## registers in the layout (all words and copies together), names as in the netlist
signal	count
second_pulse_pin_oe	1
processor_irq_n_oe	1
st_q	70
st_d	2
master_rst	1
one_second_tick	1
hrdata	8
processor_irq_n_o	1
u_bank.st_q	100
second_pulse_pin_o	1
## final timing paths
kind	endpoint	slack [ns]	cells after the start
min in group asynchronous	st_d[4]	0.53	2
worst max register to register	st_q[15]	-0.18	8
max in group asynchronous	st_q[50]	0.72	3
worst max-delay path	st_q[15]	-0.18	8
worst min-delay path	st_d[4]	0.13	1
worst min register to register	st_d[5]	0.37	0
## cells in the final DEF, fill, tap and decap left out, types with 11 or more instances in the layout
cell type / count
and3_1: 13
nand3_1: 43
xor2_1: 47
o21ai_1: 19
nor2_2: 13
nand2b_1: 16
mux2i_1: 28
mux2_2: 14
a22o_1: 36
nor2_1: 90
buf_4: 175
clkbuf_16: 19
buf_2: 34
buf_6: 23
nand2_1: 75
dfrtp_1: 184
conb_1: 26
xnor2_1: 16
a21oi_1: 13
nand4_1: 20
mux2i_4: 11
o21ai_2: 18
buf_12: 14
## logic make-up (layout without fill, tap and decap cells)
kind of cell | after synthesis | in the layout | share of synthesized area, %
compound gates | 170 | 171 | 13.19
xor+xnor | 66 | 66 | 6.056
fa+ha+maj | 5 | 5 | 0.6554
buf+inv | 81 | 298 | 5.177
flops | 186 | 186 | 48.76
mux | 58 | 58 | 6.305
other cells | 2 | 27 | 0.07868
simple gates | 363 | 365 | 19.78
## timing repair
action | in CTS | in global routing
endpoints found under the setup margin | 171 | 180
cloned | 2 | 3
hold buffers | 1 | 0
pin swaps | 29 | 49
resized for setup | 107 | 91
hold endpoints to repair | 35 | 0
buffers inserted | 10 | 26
[config.mk]
export PLATFORM = sky130hd
export DESIGN_NAME = sdt_timer
export DESIGN_NICKNAME = d
export VERILOG_FILES = /design/src/sdt_pkg.sv /design/src/sdt_timer.sv
export SDC_FILE = /design/constraint.sdc
export NUM_CORES = 1
export LEC_CHECK = 0
export BUFFER_PORTS_ARGS = -buffer_cell sky130_fd_sc_hd__buf_4
export CAP_MARGIN = 5
export CELL_PAD_IN_SITES_DETAIL_PLACEMENT = 0
export CELL_PAD_IN_SITES_GLOBAL_PLACEMENT = 1
export CORE_MARGIN = 1.5
export CORE_UTILIZATION = 35
export CTS_CLUSTER_SIZE = 8
export DETAILED_ROUTE_END_ITERATION = 10
export GPL_TIMING_DRIVEN = 0
export PLACE_DENSITY = 0.73
export SLEW_MARGIN = 20
export SYNTH_ARGS = -nofsm -noshare
export SYNTH_HDL_FRONTEND = slang
export SYNTH_SLANG_ARGS = --single-unit
[constraint.sdc]
create_clock -name mclk -period 3.78 [get_ports mclk]
set_input_delay 0.945 -clock mclk [delete_from_list [all_inputs] [get_ports mclk]]
set_output_delay 0.945 -clock mclk [all_outputs]
set_load 0.1 [all_outputs]
<file path="config.mk">
export PLATFORM = sky130hd
export DESIGN_NAME = lifm_mapper
export DESIGN_NICKNAME = d
export VERILOG_FILES = /design/src/lifm_pkg.sv /design/src/lifm_input_filter.sv /design/src/lifm_mapper.sv
export VERILOG_INCLUDE_DIRS = /design/src
export SDC_FILE = /design/constraint.sdc
export NUM_CORES = 1
export LEC_CHECK = 0
export BUFFER_PORTS_ARGS = -buffer_cell sky130_fd_sc_hd__buf_2
export CORE_UTILIZATION = 55
export DETAILED_ROUTE_END_ITERATION = 10
export PLACE_DENSITY = 0.86
export SLEW_MARGIN = 10
export SYNTH_ARGS = -nofsm -noshare
export SYNTH_HDL_FRONTEND = slang
export SYNTH_HIERARCHICAL = 1
export SYNTH_SLANG_ARGS = --single-unit
</file>
<file path="constraint.sdc">
create_clock -name core_clk -period 4 [get_ports core_clk]
set_input_delay 0.6 -clock core_clk [delete_from_list [all_inputs] [get_ports core_clk]]
set_output_delay 0.6 -clock core_clk [all_outputs]
set_load 0.03 [all_outputs]
</file>
<file path="src/shared/ssp_pkg.sv">
/*
  Shared constants and types of the 8-bit synchronous serial port.
  Assumes an APB slave with 32-bit data; register indices are word indices,
  so the byte address of a register is four times its index.
*/
package ssp_pkg;

  // ==========================================================================
  // Register indices (byte address = 4 * index).
  localparam logic [5:0] IDX_BUF_LO = 6'h06;
  localparam logic [5:0] IDX_BUF_HI = 6'h07;
  localparam logic [5:0] IDX_CTRL   = 6'h08;
  localparam logic [5:0] IDX_PINCFG = 6'h09;
  localparam logic [5:0] IDX_IE     = 6'h30;
  localparam logic [5:0] IDX_IRQ    = 6'h34;

  // ==========================================================================
  // Field positions.
  localparam int CTRL_ENABLE_BIT = 0;
  localparam int CTRL_DONE_BIT   = 1;
  localparam int CTRL_EXTCLK_BIT = 2;
  localparam int CTRL_ORDER_BIT  = 3;
  localparam int IRQ_SERIAL_BIT  = 0;

  // ==========================================================================
  // Values after reset.
  localparam logic [3:0] RST_BUF    = 4'h0;
  localparam logic [3:0] RST_CTRL   = 4'h0;
  localparam logic [3:0] RST_MASK   = 4'h0;
  localparam logic [3:0] RST_STATUS = 4'h0;
  localparam logic [1:0] RST_PINCFG = 2'h0;

  // ==========================================================================
  // Counts.
  localparam int         SCLK_HALF_CYC = 4;
  localparam int         XFER_BITS     = 8;
  localparam logic [2:0] LAST_BIT      = 3'h7;
  localparam logic [11:0] SERIAL_VECTOR = 12'h035;

  // ==========================================================================
  // Types.
  typedef enum logic [1:0] {
    ST_IDLE   = 2'h0,
    ST_SHIFT  = 2'h1,
    ST_FINISH = 2'h3
  } xfer_state_t;

  typedef struct packed {
    logic order;
    logic ext_clk;
    logic done;
    logic enable;
  } ctrl_t;

  typedef struct packed {
    logic clk_pin_en;
    logic ready_pin_en;
  } pincfg_t;

endpackage

</file>
<file path="src/sync_serial_port_8bit.sv">
/*
  Top of the 8-bit synchronous serial port with its APB register slave.
  Assumes an APB master on CORE_CLK, and pins that arrive asynchronously;
  pin levels pass a two-stage synchroniser before any logic reads them.
*/
// The APB register port was decided locally.
`timescale 1ns/10ps

// Overview of operation
// - Software fills both buffers and then sets the enable bit, which starts a transfer.
// - At the start both buffers are copied into the internal 8-bit shift register.
// - At the start the ready output goes low to invite the far party to clock.
// - Each falling transfer clock edge drives the next bit out; each rising edge samples in.
// - After eight bits ready returns high, before the buffers and flags are updated.
// - On completion the received byte is written into both buffers.
// - On completion enable clears, the done flag sets and the serial interrupt status bit sets; IRQ rises only if that bit is unmasked.
// - The done flag is read-only and any access to the control register clears it.
// - Writing zero to enable during a transfer aborts it with no interrupt.
// - The bit-order select at zero sends most significant first, at one least first.
// - The clock select at zero drives the internal clock out, at one takes the pin clock in.
// - The lower buffer holds bits 0 to 3 and the upper buffer holds bits 4 to 7.
// - Reset clears order, clock select, done and enable, leaving an idle port.
// - With its pin function enabled the ready pin is always driven as an output.
// - With its pin function enabled the clock pin drives with internal clock, else listens.
module sync_serial_port_8bit #(
  parameter int CLK_HALF = ssp_pkg::SCLK_HALF_CYC
) (
  input  wire logic        CORE_CLK,
  input  wire logic        SYS_RST,
  input  wire logic        PSEL,
  input  wire logic        PENABLE,
  input  wire logic        PWRITE,
  input  wire logic [7:0]  PADDR,
  input  wire logic [31:0] PWDATA,
  output logic      [31:0] PRDATA,
  output logic             PREADY,
  output logic             PSLVERR,
  input  wire logic        SERIAL_DATA_IN,
  output logic             SERIAL_DATA_OUT,
  output logic             READY_OUT,
  output logic             READY_OE,
  input  wire logic        XFER_CLK_I,
  output logic             XFER_CLK_O,
  output logic             XFER_CLK_OE,
  output logic             IRQ
);

  // ==========================================================================
  // Declarations.
  logic                 pready_q;
  logic [31:0]          prdata_q;
  logic                 pslverr_q;
  logic [3:0]           buf_lo_q;
  logic [3:0]           buf_hi_q;
  ssp_pkg::ctrl_t       ctrl_q;
  ssp_pkg::pincfg_t     pincfg_q;
  logic [3:0]           mask_q;
  logic [3:0]           status_q;
  logic                 irq_q;
  ssp_pkg::xfer_state_t state_q;
  ssp_pkg::xfer_state_t state_d;
  logic [7:0]           shift_q;
  logic [2:0]           bit_cnt_q;
  logic                 ready_q;
  logic                 ready_oe_q;
  logic                 clk_oe_q;
  logic                 sdo_q;
  logic                 sclk_q;
  logic [7:0]           div_q;
  logic [1:0]           pins_s;
  logic                 ext_clk_prev_q;
  logic                 access;
  logic                 wr_en;
  logic                 rd_en;
  logic [5:0]           idx;
  logic                 hit_lo;
  logic                 hit_hi;
  logic                 hit_ctrl;
  logic                 hit_pin;
  logic                 hit_ie;
  logic                 hit_irq;
  logic                 mapped;
  logic                 start;
  logic                 abort;
  logic                 busy;
  logic                 div_tick;
  logic                 ext_fall;
  logic                 ext_rise;
  logic                 fall_ev;
  logic                 rise_ev;
  logic                 last_rise;
  logic                 finish;
  logic [31:0]          rd_mux;

  // ==========================================================================
  // Pin synchronisers.
  ssp_sync2 #(
    .W (2)
  ) u_pin_sync (
    .clk (CORE_CLK),
    .rst (SYS_RST),
    .d   ({XFER_CLK_I, SERIAL_DATA_IN}),
    .q   (pins_s)
  );

  // ==========================================================================
  // APB decode.
  assign idx      = PADDR[7:2];
  assign hit_lo   = (idx == ssp_pkg::IDX_BUF_LO);
  assign hit_hi   = (idx == ssp_pkg::IDX_BUF_HI);
  assign hit_ctrl = (idx == ssp_pkg::IDX_CTRL);
  assign hit_pin  = (idx == ssp_pkg::IDX_PINCFG);
  assign hit_ie   = (idx == ssp_pkg::IDX_IE);
  assign hit_irq  = (idx == ssp_pkg::IDX_IRQ);
  assign mapped   = hit_lo | hit_hi | hit_ctrl | hit_pin | hit_ie | hit_irq;
  assign access   = PSEL & PENABLE & pready_q;
  assign wr_en    = access & PWRITE;
  assign rd_en    = access & ~PWRITE;

  always_comb begin
    rd_mux = 32'h0000_0000;
    if (hit_lo) begin
      rd_mux[3:0] = buf_lo_q;
    end else if (hit_hi) begin
      rd_mux[3:0] = buf_hi_q;
    end else if (hit_ctrl) begin
      rd_mux[3:0] = ctrl_q;
    end else if (hit_pin) begin
      rd_mux[1:0] = pincfg_q;
    end else if (hit_ie) begin
      rd_mux[3:0] = mask_q;
    end else if (hit_irq) begin
      rd_mux[3:0] = status_q;
    end
  end

  // Read data is caught in the setup cycle so the slave answers with one wait-free access.
  always_ff @(posedge CORE_CLK) begin
    if (SYS_RST) begin
      pready_q  <= 1'b0;
      prdata_q  <= 32'h0000_0000;
      pslverr_q <= 1'b0;
    end else begin
      pready_q  <= PSEL & ~PENABLE;
      if (PSEL & ~PENABLE) begin
        prdata_q  <= PWRITE ? 32'h0000_0000 : rd_mux;
        pslverr_q <= ~mapped;
      end else if (access) begin
        prdata_q  <= 32'h0000_0000;
        pslverr_q <= 1'b0;
      end
    end
  end

  // ==========================================================================
  // Transfer control.
  assign busy     = (state_q == ssp_pkg::ST_SHIFT);
  assign start    = wr_en & hit_ctrl & PWDATA[ssp_pkg::CTRL_ENABLE_BIT]
                    & (state_q == ssp_pkg::ST_IDLE);
  assign abort    = wr_en & hit_ctrl & ~PWDATA[ssp_pkg::CTRL_ENABLE_BIT] & busy;
  assign finish   = (state_q == ssp_pkg::ST_FINISH);

  always_comb begin
    state_d = state_q;
    unique case (state_q)
      ssp_pkg::ST_IDLE: begin
        if (start) begin
          state_d = ssp_pkg::ST_SHIFT;
        end
      end
      ssp_pkg::ST_SHIFT: begin
        if (abort) begin
          state_d = ssp_pkg::ST_IDLE;
        end else if (last_rise) begin
          state_d = ssp_pkg::ST_FINISH;
        end
      end
      ssp_pkg::ST_FINISH: begin
        state_d = ssp_pkg::ST_IDLE;
      end
      default: begin
        state_d = ssp_pkg::ST_IDLE;
      end
    endcase
  end

  always_ff @(posedge CORE_CLK) begin
    if (SYS_RST) begin
      state_q <= ssp_pkg::ST_IDLE;
    end else begin
      state_q <= state_d;
    end
  end

  // ==========================================================================
  // Transfer clock: internal divider or edges found on the synchronised pin.
  assign div_tick = busy & ~ctrl_q.ext_clk & (div_q == 8'(CLK_HALF - 1));
  assign ext_fall = ext_clk_prev_q & ~pins_s[1];
  assign ext_rise = ~ext_clk_prev_q & pins_s[1];
  assign fall_ev  = busy & (ctrl_q.ext_clk ? ext_fall : (div_tick & sclk_q));
  assign rise_ev  = busy & (ctrl_q.ext_clk ? ext_rise : (div_tick & ~sclk_q));
  assign last_rise = rise_ev & (bit_cnt_q == ssp_pkg::LAST_BIT);

  // The internal clock idles high so that the first edge of a transfer is a fall.
  always_ff @(posedge CORE_CLK) begin
    if (SYS_RST) begin
      div_q  <= 8'h00;
      sclk_q <= 1'b1;
    end else if (busy & ~ctrl_q.ext_clk) begin
      if (div_tick) begin
        div_q  <= 8'h00;
        sclk_q <= ~sclk_q;
      end else begin
        div_q  <= div_q + 8'h01;
      end
    end else begin
      div_q  <= 8'h00;
      sclk_q <= 1'b1;
    end
  end

  always_ff @(posedge CORE_CLK) begin
    if (SYS_RST) begin
      ext_clk_prev_q <= 1'b1;
    end else begin
      ext_clk_prev_q <= pins_s[1];
    end
  end

  // ==========================================================================
  // Shift register and data output.
  always_ff @(posedge CORE_CLK) begin
    if (SYS_RST) begin
      shift_q   <= 8'h00;
      bit_cnt_q <= 3'h0;
    end else if (start) begin
      shift_q   <= {buf_hi_q, buf_lo_q};
      bit_cnt_q <= 3'h0;
    end else if (rise_ev) begin
      bit_cnt_q <= bit_cnt_q + 3'h1;
      if (ctrl_q.order) begin
        shift_q <= {pins_s[0], shift_q[7:1]};
      end else begin
        shift_q <= {shift_q[6:0], pins_s[0]};
      end
    end
  end

  always_ff @(posedge CORE_CLK) begin
    if (SYS_RST) begin
      sdo_q <= 1'b1;
    end else if (fall_ev) begin
      sdo_q <= ctrl_q.order ? shift_q[0] : shift_q[7];
    end
  end

  // ==========================================================================
  // Ready output and pin directions.
  always_ff @(posedge CORE_CLK) begin
    if (SYS_RST) begin
      ready_q <= 1'b1;
    end else if (start) begin
      ready_q <= 1'b0;
    end else if (last_rise | abort) begin
      ready_q <= 1'b1;
    end
  end

  always_ff @(posedge CORE_CLK) begin
    if (SYS_RST) begin
      ready_oe_q <= 1'b0;
      clk_oe_q   <= 1'b0;
    end else begin
      ready_oe_q <= pincfg_q.ready_pin_en;
      clk_oe_q   <= pincfg_q.clk_pin_en & ~ctrl_q.ext_clk;
    end
  end

  // ==========================================================================
  // Registers.
  // Buffers take the received byte one cycle after ready rises.
  always_ff @(posedge CORE_CLK) begin
    if (SYS_RST) begin
      buf_lo_q <= ssp_pkg::RST_BUF;
      buf_hi_q <= ssp_pkg::RST_BUF;
    end else if (finish) begin
      buf_lo_q <= shift_q[3:0];
      buf_hi_q <= shift_q[7:4];
    end else if (wr_en) begin
      if (hit_lo) begin
        buf_lo_q <= PWDATA[3:0];
      end
      if (hit_hi) begin
        buf_hi_q <= PWDATA[3:0];
      end
    end
  end

  // A write of one to enable while busy starts nothing; order and clock select still load, and the running transfer goes on.
  always_ff @(posedge CORE_CLK) begin
    if (SYS_RST) begin
      ctrl_q <= ssp_pkg::RST_CTRL;
    end else begin
      if (wr_en & hit_ctrl) begin
        ctrl_q.order   <= PWDATA[ssp_pkg::CTRL_ORDER_BIT];
        ctrl_q.ext_clk <= PWDATA[ssp_pkg::CTRL_EXTCLK_BIT];
      end
      if (finish) begin
        ctrl_q.enable <= 1'b0;
      end else if (start) begin
        ctrl_q.enable <= 1'b1;
      end else if (abort) begin
        ctrl_q.enable <= 1'b0;
      end
      if (finish) begin
        ctrl_q.done <= 1'b1;
      end else if (access & hit_ctrl) begin
        ctrl_q.done <= 1'b0;
      end
    end
  end

  always_ff @(posedge CORE_CLK) begin
    if (SYS_RST) begin
      pincfg_q <= ssp_pkg::RST_PINCFG;
      mask_q   <= ssp_pkg::RST_MASK;
    end else if (wr_en) begin
      if (hit_pin) begin
        pincfg_q <= PWDATA[1:0];
      end
      if (hit_ie) begin
        mask_q <= PWDATA[3:0];
      end
    end
  end

  // ==========================================================================
  // Interrupt status: sticky, cleared by a read, and a new event wins over the clear.
  always_ff @(posedge CORE_CLK) begin
    if (SYS_RST) begin
      status_q <= ssp_pkg::RST_STATUS;
    end else begin
      if (rd_en & hit_irq) begin
        status_q <= ssp_pkg::RST_STATUS;
      end
      if (finish) begin
        status_q[ssp_pkg::IRQ_SERIAL_BIT] <= 1'b1;
      end
    end
  end

  always_ff @(posedge CORE_CLK) begin
    if (SYS_RST) begin
      irq_q <= 1'b0;
    end else begin
      irq_q <= |(status_q & mask_q);
    end
  end

  // ==========================================================================
  // Outputs.
  assign PRDATA          = prdata_q;
  assign PREADY          = pready_q;
  assign PSLVERR         = pslverr_q;
  assign SERIAL_DATA_OUT = sdo_q;
  assign READY_OUT       = ready_q;
  assign READY_OE        = ready_oe_q;
  assign XFER_CLK_O      = sclk_q;
  assign XFER_CLK_OE     = clk_oe_q;
  assign IRQ             = irq_q;

endmodule

</file>
<file path="src/ssp_sync2.sv">
/*
  Two flip-flop synchroniser for levels entering the core clock domain.
  Assumes each bit is an independent level; no multi-bit coherence.
*/
`timescale 1ns/10ps

module ssp_sync2 #(
  parameter int W = 1
) (
  input  wire logic         clk,
  input  wire logic         rst,
  input  wire logic [W-1:0] d,
  output logic      [W-1:0] q
);

  // ==========================================================================
  // Stages.
  logic [W-1:0] meta_q;

  always_ff @(posedge clk) begin
    if (rst) begin
      meta_q <= '0;
      q      <= '0;
    end else begin
      meta_q <= d;
      q      <= meta_q;
    end
  end

endmodule

</file>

Exercise aim |
Please give back exactly the lines of the listing above that run from the one containing "min in group" through the one containing "buffers inserted | 10 | 26", and only those.

Exercise response |
min in group asynchronous	st_d[4]	0.53	2
worst max register to register	st_q[15]	-0.18	8
max in group asynchronous	st_q[50]	0.72	3
worst max-delay path	st_q[15]	-0.18	8
worst min-delay path	st_d[4]	0.13	1
worst min register to register	st_d[5]	0.37	0
## cells in the final DEF, fill, tap and decap left out, types with 11 or more instances in the layout
cell type / count
and3_1: 13
nand3_1: 43
xor2_1: 47
o21ai_1: 19
nor2_2: 13
nand2b_1: 16
mux2i_1: 28
mux2_2: 14
a22o_1: 36
nor2_1: 90
buf_4: 175
clkbuf_16: 19
buf_2: 34
buf_6: 23
nand2_1: 75
dfrtp_1: 184
conb_1: 26
xnor2_1: 16
a21oi_1: 13
nand4_1: 20
mux2i_4: 11
o21ai_2: 18
buf_12: 14
## logic make-up (layout without fill, tap and decap cells)
kind of cell | after synthesis | in the layout | share of synthesized area, %
compound gates | 170 | 171 | 13.19
xor+xnor | 66 | 66 | 6.056
fa+ha+maj | 5 | 5 | 0.6554
buf+inv | 81 | 298 | 5.177
flops | 186 | 186 | 48.76
mux | 58 | 58 | 6.305
other cells | 2 | 27 | 0.07868
simple gates | 363 | 365 | 19.78
## timing repair
action | in CTS | in global routing
endpoints found under the setup margin | 171 | 180
cloned | 2 | 3
hold buffers | 1 | 0
pin swaps | 29 | 49
resized for setup | 107 | 91
hold endpoints to repair | 35 | 0
buffers inserted | 10 | 26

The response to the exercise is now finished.